El principal problema de Puigdemont y del proceso soberanista ha sido su pertinaz impermeabilidad a la realidad. Optaron por sustituirla por ensoñaciones y fantasías, que al retroalimentarse, terminaron por generar una burbuja auto-sostenida en la que no resultaba ya fácil separar lo aparente de lo tangible, la verdad de la media verdad y la media verdad de la pura y simple mentira. Lo que ocurre es que —como queda advertido en las páginas finales de la orteguiana Rebelión de las masas— “toda realidad desconocida prepara su venganza”. Y eso

es lo que finalmente no podía dejar de pasar: la realidad, la tozuda realidad que no se quería percibir ha acabado imponiéndose.

El independentismo se empecinó (contra toda la evidencia empírica disponible) en actuar como si solo hubiera una Cataluña: la que ellos identificaban con sus objetivos. Pero había, y hay dos, y la segunda plural y algo superior en número. Decretaron que sólo había una única, y excluyente, forma de ser y sentirse catalán, en una sociedad en la que tres de cada cuatro de sus componentes declaran sentirse catalanes y españoles, amalgamando, sin mayor dificultad, ambos sentimientos identitarios. Además, y mes tras mes, tras mes, los sondeos (esa voz del

pueblo infinitamente más fiable que el piar —que eso significa twitter— de las redes, que aturde más que informa) revelaban que el independentismo irreductible solo arracima al 30% de todos los catalanes; que la amplia mayoría ciudadana prefería una negociación (pero entendida como reajuste pactado de la actual Constitución para facilitar la permanencia de Cataluña en España, y no a lo Puigdemont/Junqueras: “referéndum o referéndum”, independencia o independencia”); que eran muchos más numerosos los catalanes opuestos a la famosa DUI que los que la apoyaban; y que la salida preferida a la situación existente por una clara mayoría era la convocatoria de nuevas elecciones, y cuanto antes. Todos esos datos

estaban ahí, pero como contradecían lo que desde el soberanismo se deseaba que fuera la realidad fueron ignorados.

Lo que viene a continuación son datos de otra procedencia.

### src/rtl/core/bpdc_pkg.sv
// Shared types, widths and register codes for the buck PI duty controller.
package bpdc_pkg;

  // Field and datapath widths
  localparam int SAMPLE_BITS    = 12;
  localparam int GAIN_FRAC_BITS = 24;
  localparam int CLAMP_BITS     = 12;
  localparam int STEP_MIN_BITS  = 13;
  localparam int TRIP_BITS      = 13;
  localparam int ERR_W          = SAMPLE_BITS + 1;
  localparam int ESUM_W         = ERR_W + 1;
  localparam int STEP_W         = GAIN_FRAC_BITS + 1 + ESUM_W;
  localparam int PROP_W         = GAIN_FRAC_BITS + 1 + ERR_W;
  localparam int INTEG_W        = 48;
  localparam int TOTAL_W        = INTEG_W + 1;

  // APB port
  localparam int ADDR_W = 5;
  localparam int DATA_W = 32;

  // Register reset values
  localparam logic [SAMPLE_BITS-1:0]    SETPOINT_RST   = SAMPLE_BITS'(3031);
  localparam logic [GAIN_FRAC_BITS-1:0] PROP_GAIN_RST  = GAIN_FRAC_BITS'(1678);
  localparam logic [GAIN_FRAC_BITS-1:0] INT_GAIN_RST   = GAIN_FRAC_BITS'(923);
  localparam logic [CLAMP_BITS-1:0]     STEP_MAX_RST   = CLAMP_BITS'(1500);
  localparam logic [STEP_MIN_BITS-1:0]  STEP_MIN_RST   = '0;
  localparam logic [CLAMP_BITS-1:0]     OUT_MAX_RST    = CLAMP_BITS'(1500);
  localparam logic [CLAMP_BITS-1:0]     PERIOD_RST     = CLAMP_BITS'(1500);
  localparam logic [TRIP_BITS-1:0]      TRIP_LEVEL_RST = TRIP_BITS'(4096);

  // Register index codes
  typedef enum logic [2:0] {
    REG_SETPOINT   = 3'd0,
    REG_PROP_GAIN  = 3'd1,
    REG_INT_GAIN   = 3'd2,
    REG_STEP_MAX   = 3'd3,
    REG_STEP_MIN   = 3'd4,
    REG_OUT_MAX    = 3'd5,
    REG_PERIOD     = 3'd6,
    REG_TRIP_LEVEL = 3'd7
  } reg_idx_t;

  // Input word
  typedef struct packed {
    logic [SAMPLE_BITS-1:0] sample;
    logic                   run;
  } in_word_t;

  // Result word
  typedef struct packed {
    logic [CLAMP_BITS-1:0] compare;
    logic [CLAMP_BITS-1:0] drive;
    logic                  trip;
  } out_word_t;

  // Configuration bundle from the register block
  typedef struct packed {
    logic [SAMPLE_BITS-1:0]    setpoint;
    logic [GAIN_FRAC_BITS-1:0] prop_gain;
    logic [GAIN_FRAC_BITS-1:0] int_gain;
    logic [CLAMP_BITS-1:0]     step_max;
    logic [STEP_MIN_BITS-1:0]  step_min;
    logic [CLAMP_BITS-1:0]     out_max;
    logic [CLAMP_BITS-1:0]     period;
    logic [TRIP_BITS-1:0]      trip_level;
  } cfg_t;

endpackage

### src/rtl/core/buck_pi_duty_controller.sv
// Top level of the buck PI duty controller: four-stage PI datapath and APB registers.
//
//   channel  direction  handshake             word
//   in       input      in_valid / in_stall   in_data  (sample, run)
//   out      output     out_valid / out_stall out_data (compare, drive, trip)
//   cfg      input      APB psel/penable      paddr, pwdata, prdata
//
// One word is taken every cycle while in_stall is low; a run word passes through the
// input register, multiply stage, integrator stage and result register to give its result.
// Sustained rate is one word per cycle while out is not stalled, as the integrator updates once per word.
// Words with run low are taken and dropped. rst is synchronous and empties all stages.
// A stall on out holds the result register; the stages behind it fill, then in_stall rises.
module buck_pi_duty_controller (
  input  logic                         clk,
  input  logic                         rst,
  input  logic                         in_valid,
  output logic                         in_stall,
  input  bpdc_pkg::in_word_t           in_data,
  output logic                         out_valid,
  input  logic                         out_stall,
  output bpdc_pkg::out_word_t          out_data,
  input  logic                         psel,
  input  logic                         penable,
  input  logic                         pwrite,
  input  logic [bpdc_pkg::ADDR_W-1:0]  paddr,
  input  logic [bpdc_pkg::DATA_W-1:0]  pwdata,
  output logic [bpdc_pkg::DATA_W-1:0]  prdata,
  output logic                         pready
);

  localparam int SB  = bpdc_pkg::SAMPLE_BITS;
  localparam int GF  = bpdc_pkg::GAIN_FRAC_BITS;
  localparam int EW  = bpdc_pkg::ERR_W;
  localparam int SW  = bpdc_pkg::ESUM_W;
  localparam int STW = bpdc_pkg::STEP_W;
  localparam int PW  = bpdc_pkg::PROP_W;
  localparam int IW  = bpdc_pkg::INTEG_W;
  localparam int TW  = bpdc_pkg::TOTAL_W;
  localparam int CB  = bpdc_pkg::CLAMP_BITS;
  localparam int MB  = bpdc_pkg::STEP_MIN_BITS;

  localparam logic signed [IW-1:0] INTEG_MAX = {1'b0, {(IW-1){1'b1}}};
  localparam logic signed [IW-1:0] INTEG_MIN = {1'b1, {(IW-1){1'b0}}};

  bpdc_pkg::cfg_t cfg;

  bpdc_regs u_regs (
    .clk     (clk),
    .rst     (rst),
    .psel    (psel),
    .penable (penable),
    .pwrite  (pwrite),
    .paddr   (paddr),
    .pwdata  (pwdata),
    .prdata  (prdata),
    .pready  (pready),
    .cfg     (cfg)
  );

  // Stage registers
  logic                    a_valid, b_valid, c_valid, d_valid;
  logic [SB-1:0]           a_sample;
  logic signed [STW-1:0]   b_step;
  logic signed [PW-1:0]    b_prop;
  logic                    b_trip;
  logic signed [PW-1:0]    c_prop;
  logic                    c_trip;
  logic signed [EW-1:0]    prev_error;
  logic signed [IW-1:0]    integ;

  // Flow control: each stage frees up when empty or when it moves on
  logic d_free, c_free, b_free, a_free;
  logic b_ld, c_ld, d_ld, a_ld;

  assign d_free   = !d_valid || !out_stall;
  assign c_free   = !c_valid || d_free;
  assign b_free   = !b_valid || c_free;
  assign a_free   = !a_valid || b_free;
  assign d_ld     = c_valid && d_free;
  assign c_ld     = b_valid && c_free;
  assign b_ld     = a_valid && b_free;
  assign a_ld     = in_valid && a_free && in_data.run;
  assign in_stall = !a_free;

  always_ff @(posedge clk) begin
    if (rst) begin
      a_valid <= 1'b0;
      b_valid <= 1'b0;
      c_valid <= 1'b0;
      d_valid <= 1'b0;
    end else begin
      if (a_free) a_valid <= in_valid && in_data.run;
      if (b_free) b_valid <= a_valid;
      if (c_free) c_valid <= b_valid;
      if (d_free) d_valid <= c_valid;
    end
  end

  // Input register
  always_ff @(posedge clk) begin
    if (a_ld) a_sample <= in_data.sample;
  end

  // Error, error sum and both gain products
  logic signed [EW-1:0]  err;
  logic signed [SW-1:0]  esum;
  logic signed [STW-1:0] step_prod;
  logic signed [PW-1:0]  prop_prod;
  logic                  trip_b;

  always_comb begin
    err       = $signed({1'b0, cfg.setpoint}) - $signed({1'b0, a_sample});
    esum      = $signed({err[EW-1], err}) + $signed({prev_error[EW-1], prev_error});
    step_prod = $signed({1'b0, cfg.int_gain}) * esum;
    prop_prod = $signed({1'b0, cfg.prop_gain}) * err;
    trip_b    = {1'b0, a_sample} > cfg.trip_level;
  end

  always_ff @(posedge clk) begin
    if (rst) begin
      prev_error <= '0;
    end else if (b_ld) begin
      prev_error <= err;
    end
  end

  always_ff @(posedge clk) begin
    if (b_ld) begin
      b_step <= step_prod;
      b_prop <= prop_prod;
      b_trip <= trip_b;
    end
  end

  // Step clamp (upper bound first) and saturating integrator
  logic signed [STW-1:0] step_hi, step_lo, step_c;
  logic signed [IW:0]    acc;
  logic signed [IW-1:0]  integ_next;

  always_comb begin
    step_hi = $signed({{(STW-CB-GF){1'b0}}, cfg.step_max, {GF{1'b0}}});
    step_lo = $signed({{(STW-MB-GF){cfg.step_min[MB-1]}}, cfg.step_min, {GF{1'b0}}});
    if (b_step >= step_hi) begin
      step_c = step_hi;
    end else if (b_step <= step_lo) begin
      step_c = step_lo;
    end else begin
      step_c = b_step;
    end
    acc = $signed({integ[IW-1], integ}) + $signed({{(IW+1-STW){step_c[STW-1]}}, step_c});
    if (acc[IW] != acc[IW-1]) begin
      integ_next = acc[IW] ? INTEG_MIN : INTEG_MAX;
    end else begin
      integ_next = acc[IW-1:0];
    end
  end

  always_ff @(posedge clk) begin
    if (rst) begin
      integ <= '0;
    end else if (c_ld) begin
      integ <= integ_next;
    end
  end

  always_ff @(posedge clk) begin
    if (c_ld) begin
      c_prop <= b_prop;
      c_trip <= b_trip;
    end
  end

  // Drive: integer part, clamped to [0, out_max]; compare floors at zero
  logic signed [TW-1:0] total;
  logic [IW-GF-1:0]     whole;
  logic [CB-1:0]        drive_d;
  logic [CB-1:0]        compare_d;

  always_comb begin
    total = $signed({integ[IW-1], integ}) + $signed({{(TW-PW){c_prop[PW-1]}}, c_prop});
    whole = total[IW-1:GF];
    if (total[TW-1]) begin
      drive_d = '0;
    end else if (whole >= (IW-GF)'(cfg.out_max)) begin
      drive_d = cfg.out_max;
    end else begin
      drive_d = whole[CB-1:0];
    end
    compare_d = (drive_d > cfg.period) ? '0 : cfg.period - drive_d;
  end

  // Result register
  always_ff @(posedge clk) begin
    if (d_ld) begin
      out_data.compare <= compare_d;
      out_data.drive   <= drive_d;
      out_data.trip    <= c_trip;
    end
  end

  assign out_valid = d_valid;

`ifndef SYNTHESIS
  // Drive never exceeds its clamp while a result is shown
  a_drive_clamp: assert property (@(posedge clk) disable iff (rst)
    out_valid |-> out_data.drive <= cfg.out_max)
    else $error("drive above out_max");

  // Compare is period minus drive when drive fits under period
  a_compare: assert property (@(posedge clk) disable iff (rst)
    (out_valid && out_data.drive <= cfg.period) |->
      out_data.compare == cfg.period - out_data.drive)
    else $error("compare does not match period minus drive");

  // Integrator only moves when a word enters the integrator stage
  a_integ_hold: assert property (@(posedge clk) disable iff (rst)
    !c_ld |=> $stable(integ))
    else $error("integrator changed without a word");

  // The input side is only held back when every stage is full and out is stalled
  a_stall_src: assert property (@(posedge clk) disable iff (rst)
    in_stall |-> a_valid && b_valid && c_valid && d_valid && out_stall)
    else $error("input stalled with room in the pipeline");
`endif

endmodule

### src/rtl/core/bpdc_regs.sv
// APB configuration registers of the buck PI duty controller.
module bpdc_regs (
  input  logic                         clk,
  input  logic                         rst,
  input  logic                         psel,
  input  logic                         penable,
  input  logic                         pwrite,
  input  logic [bpdc_pkg::ADDR_W-1:0]  paddr,
  input  logic [bpdc_pkg::DATA_W-1:0]  pwdata,
  output logic [bpdc_pkg::DATA_W-1:0]  prdata,
  output logic                         pready,
  output bpdc_pkg::cfg_t               cfg
);

  bpdc_pkg::reg_idx_t idx;
  logic               wr_en;

  assign idx    = bpdc_pkg::reg_idx_t'(paddr[bpdc_pkg::ADDR_W-1:2]);
  assign wr_en  = psel & penable & pwrite;
  assign pready = 1'b1;

  // Register writes
  always_ff @(posedge clk) begin
    if (rst) begin
      cfg.setpoint   <= bpdc_pkg::SETPOINT_RST;
      cfg.prop_gain  <= bpdc_pkg::PROP_GAIN_RST;
      cfg.int_gain   <= bpdc_pkg::INT_GAIN_RST;
      cfg.step_max   <= bpdc_pkg::STEP_MAX_RST;
      cfg.step_min   <= bpdc_pkg::STEP_MIN_RST;
      cfg.out_max    <= bpdc_pkg::OUT_MAX_RST;
      cfg.period     <= bpdc_pkg::PERIOD_RST;
      cfg.trip_level <= bpdc_pkg::TRIP_LEVEL_RST;
    end else if (wr_en) begin
      unique case (idx)
        bpdc_pkg::REG_SETPOINT:   cfg.setpoint   <= pwdata[bpdc_pkg::SAMPLE_BITS-1:0];
        bpdc_pkg::REG_PROP_GAIN:  cfg.prop_gain  <= pwdata[bpdc_pkg::GAIN_FRAC_BITS-1:0];
        bpdc_pkg::REG_INT_GAIN:   cfg.int_gain   <= pwdata[bpdc_pkg::GAIN_FRAC_BITS-1:0];
        bpdc_pkg::REG_STEP_MAX:   cfg.step_max   <= pwdata[bpdc_pkg::CLAMP_BITS-1:0];
        bpdc_pkg::REG_STEP_MIN:   cfg.step_min   <= pwdata[bpdc_pkg::STEP_MIN_BITS-1:0];
        bpdc_pkg::REG_OUT_MAX:    cfg.out_max    <= pwdata[bpdc_pkg::CLAMP_BITS-1:0];
        bpdc_pkg::REG_PERIOD:     cfg.period     <= pwdata[bpdc_pkg::CLAMP_BITS-1:0];
        bpdc_pkg::REG_TRIP_LEVEL: cfg.trip_level <= pwdata[bpdc_pkg::TRIP_BITS-1:0];
        default: ;
      endcase
    end
  end

  // Read back; step_min is sign extended
  always_comb begin
    unique case (idx)
      bpdc_pkg::REG_SETPOINT:   prdata = bpdc_pkg::DATA_W'(cfg.setpoint);
      bpdc_pkg::REG_PROP_GAIN:  prdata = bpdc_pkg::DATA_W'(cfg.prop_gain);
      bpdc_pkg::REG_INT_GAIN:   prdata = bpdc_pkg::DATA_W'(cfg.int_gain);
      bpdc_pkg::REG_STEP_MAX:   prdata = bpdc_pkg::DATA_W'(cfg.step_max);
      bpdc_pkg::REG_STEP_MIN:   prdata = bpdc_pkg::DATA_W'($signed(cfg.step_min));
      bpdc_pkg::REG_OUT_MAX:    prdata = bpdc_pkg::DATA_W'(cfg.out_max);
      bpdc_pkg::REG_PERIOD:     prdata = bpdc_pkg::DATA_W'(cfg.period);
      bpdc_pkg::REG_TRIP_LEVEL: prdata = bpdc_pkg::DATA_W'(cfg.trip_level);
      default:                  prdata = '0;
    endcase
  end

endmodule
### config.mk
export PLATFORM = sky130hd
export DESIGN_NAME = buck_pi_duty_controller
export DESIGN_NICKNAME = d
export VERILOG_FILES = /design/src/rtl/core/bpdc_pkg.sv /design/src/rtl/core/buck_pi_duty_controller.sv /design/src/rtl/core/bpdc_regs.sv
export SDC_FILE = /design/constraint.sdc
export NUM_CORES = 2
export LEC_CHECK = 0
export BUFFER_PORTS_ARGS = -buffer_cell sky130_fd_sc_hd__clkbuf_2
export CORE_UTILIZATION = 28
export DETAILED_ROUTE_END_ITERATION = 10
export GPL_ROUTABILITY_DRIVEN = 0
export SLEW_MARGIN = 10
export SYNTH_ARGS = -nofsm -noshare
export SYNTH_HDL_FRONTEND = slang
export SYNTH_SLANG_ARGS = --single-unit
export TNS_END_PERCENT = 30
### constraint.sdc
create_clock -name clk -period 14.1 [get_ports clk]
set_clock_uncertainty 0.2 [all_clocks]
set_input_delay 2.82 -clock clk [delete_from_list [all_inputs] [get_ports clk]]
set_output_delay 2.82 -clock clk [all_outputs]
set_load 0.02 [all_outputs]
======== Yosys cells after proc, flatten, opt, wreduce, memory -nomap -nowiden ========
Cells that the tools add are included.
W data, S select, Z words.
storage, ports and cells
  input port bits ......................... 57
  logic and storage cells ................. 77
  register bits ........................... 341
  output and inout bits ................... 60
cells by class
  bitwise logic cells ..................... 2
  add/subtract/negate cells ............... 5
  $lt $le $gt $ge ......................... 5
  multiplexer cells ....................... 7
  reduce and logical (&&, ||, !) cells .... 25
  multipliers ............................. 2
  equal/unequal tests ..................... 8
operator list
  cell                  number
  $pmux W32 S8          1
  $mux W48              2
  $mux W39              2
  $add A48 B38 Y49      1
  $add A48 B39 Y49      1
  $ge A39 B37 Y1        1
  $le A39 B37 Y1        1
  $mul A25 B14 Y39      1
  $mul A25 B13 Y38      1
  $ge A24 B12 Y1        1
  $mux W12              2
  $reduce_and A2 Y1     8
  $add A13 B13 Y14      1
  $gt A12 B13 Y1        1
  $sub A12 B12 Y13      1
  $eq A3 B3 Y1 const B  4
  $gt A12 B12 Y1        1
  $sub A12 B12 Y12      1
  $eq A3 B2 Y1 const B  2
  $logic_and A1 B1 Y1   6
  $logic_not A1 Y1      6
  $logic_or A1 B1 Y1    4
  $eq A3 B1 Y1 const B  1
  $logic_not A3 Y1      1
  other kinds (2)       3

======== Longest topological paths before layout ========
  word-level depth ........................ 7
  depth in mapped cells ................... 46

======== By module ========
A second synthesis with hierarchy kept.
unflattened totals
  cell total of the unflattened synthesis .. 4755
  area, all modules ....................... 42161.7 µm²
by module, submodules not included
  module                   area each (µm²)  cells an instance  instances  sequential area each (µm²)
  buck_pi_duty_controller  36530.0          4046               1          5925.7
  bpdc_regs                5631.7           709                1          2442.3

======== Least setup slack after synthesis ========
OpenSTA, ideal clock, no wires.
  kind .................................... reg2reg
  start ................................... register a_sample[0]
  end ..................................... register b_step[38], data pin
  arrival ................................. 9.160 ns
  stages on the path, launching flop included .. 42
  period minus slack after synthesis ...... 9.624 ns
  setup time .............................. 0.264 ns
  required time ........................... 13.636 ns
  path buffers ............................ 2
  path slack .............................. 4.476 ns
  cell sequence ........................... edfxtp_1 ha_1 fa_1 nor2b_1 o21ai_0 a21boi_0 o21ai_0 a21boi_0 o21ai_0 a21boi_0 o21a_1 o211ai_1 nand2_1 inv_1 buf_1 ha_1 inv_1 or3_1 (+6 left out) inv_1 fa_1 fa_1 fa_1 fa_1 inv_1 fa_1 inv_1 ha_1 a21o_1 a41oi_1 o31ai_1 a31oi_1 o211ai_1 a31oi_1 nor3b_1 a211oi_1 xnor2_1
on the way
  cells in the longest elaborated chain, start to end .. 3
RTL lines
  what                     line                            RTL
  start, declared          buck_pi_duty_controller.sv:62   logic [SB-1:0] a_sample;
  start signal, assigned   buck_pi_duty_controller.sv:101  if (a_ld) a_sample <= in_data.sample;
  $sub A12 B12 Y13         buck_pi_duty_controller.sv:112  err = $signed({1'b0, cfg.setpoint}) - $signed({1'b0, a_sample});
  named net err[12]        buck_pi_duty_controller.sv:105  logic signed [EW-1:0] err;
  $add A13 B13 Y14         buck_pi_duty_controller.sv:113  esum = $signed({err[EW-1], err}) + $signed({prev_error[EW-1], prev_error});
  $mul A25 B14 Y39         buck_pi_duty_controller.sv:114  step_prod = $signed({1'b0, cfg.int_gain}) * esum;
  named net step_prod[38]  buck_pi_duty_controller.sv:107  logic signed [STW-1:0] step_prod;
  end signal, assigned     buck_pi_duty_controller.sv:129  b_step <= step_prod;
  end, declared            buck_pi_duty_controller.sv:63   logic signed [STW-1:0] b_step;
The timed path passes the listed nets, and every way through them passes these cells.
A chain may end at the register's enable or synchronous reset.

======== Worst setup path in the final report ========
  start ................................... register a_sample[0]
  end ..................................... register b_step[38], data pin
on the way
  cells in the longest elaborated chain, start to end .. 3
RTL lines
  what                     line
  $sub A12 B12 Y13         buck_pi_duty_controller.sv:112
  $add A13 B13 Y14         buck_pi_duty_controller.sv:113
  $mul A25 B14 Y39         buck_pi_duty_controller.sv:114
  named net step_prod[38]  buck_pi_duty_controller.sv:107
The timed path passes the listed nets, and every way through them passes these cells.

Y luego las mentiras, tan toscas como innecesarias. “No digas media verdad; dirán que mientes dos veces si dices la otra mitad”: la recomendación de Machado ha sido persistentemente ignorada, con consecuencias muy dañinas. En este punto es fácil establecer un voluminoso catálogo, pero me limitaré a un único y especialmente ilustrativo caso, relatado por La Vanguardia (“La mentirijilla de Romeva”, 30-10- 17, página 23). En una rueda de prensa, el entonces ya exconseller Raül Romeva afirmó tener interlocución directa con las instituciones y embajadas europeas. Thomas Spekschoor, corresponsal en Bruselas de la radiotelevisión pública holandesa le pidió precisiones. Romeva contestó —en el usual estilo del soberanismo— con una larga cambiada que dejaba todo en la ambigüedad más absoluta. Spekschoor decidió investigar y —como luego divulgó en su reportaje “Los catalanes no tienen un pie en Bruselas”— constató que 20 de las 27 representaciones permanentes de los estados miembros de la UE con los que logró, sobre la marcha, conectar telefónicamente, negaron

tener contacto alguno con representantes del Govern.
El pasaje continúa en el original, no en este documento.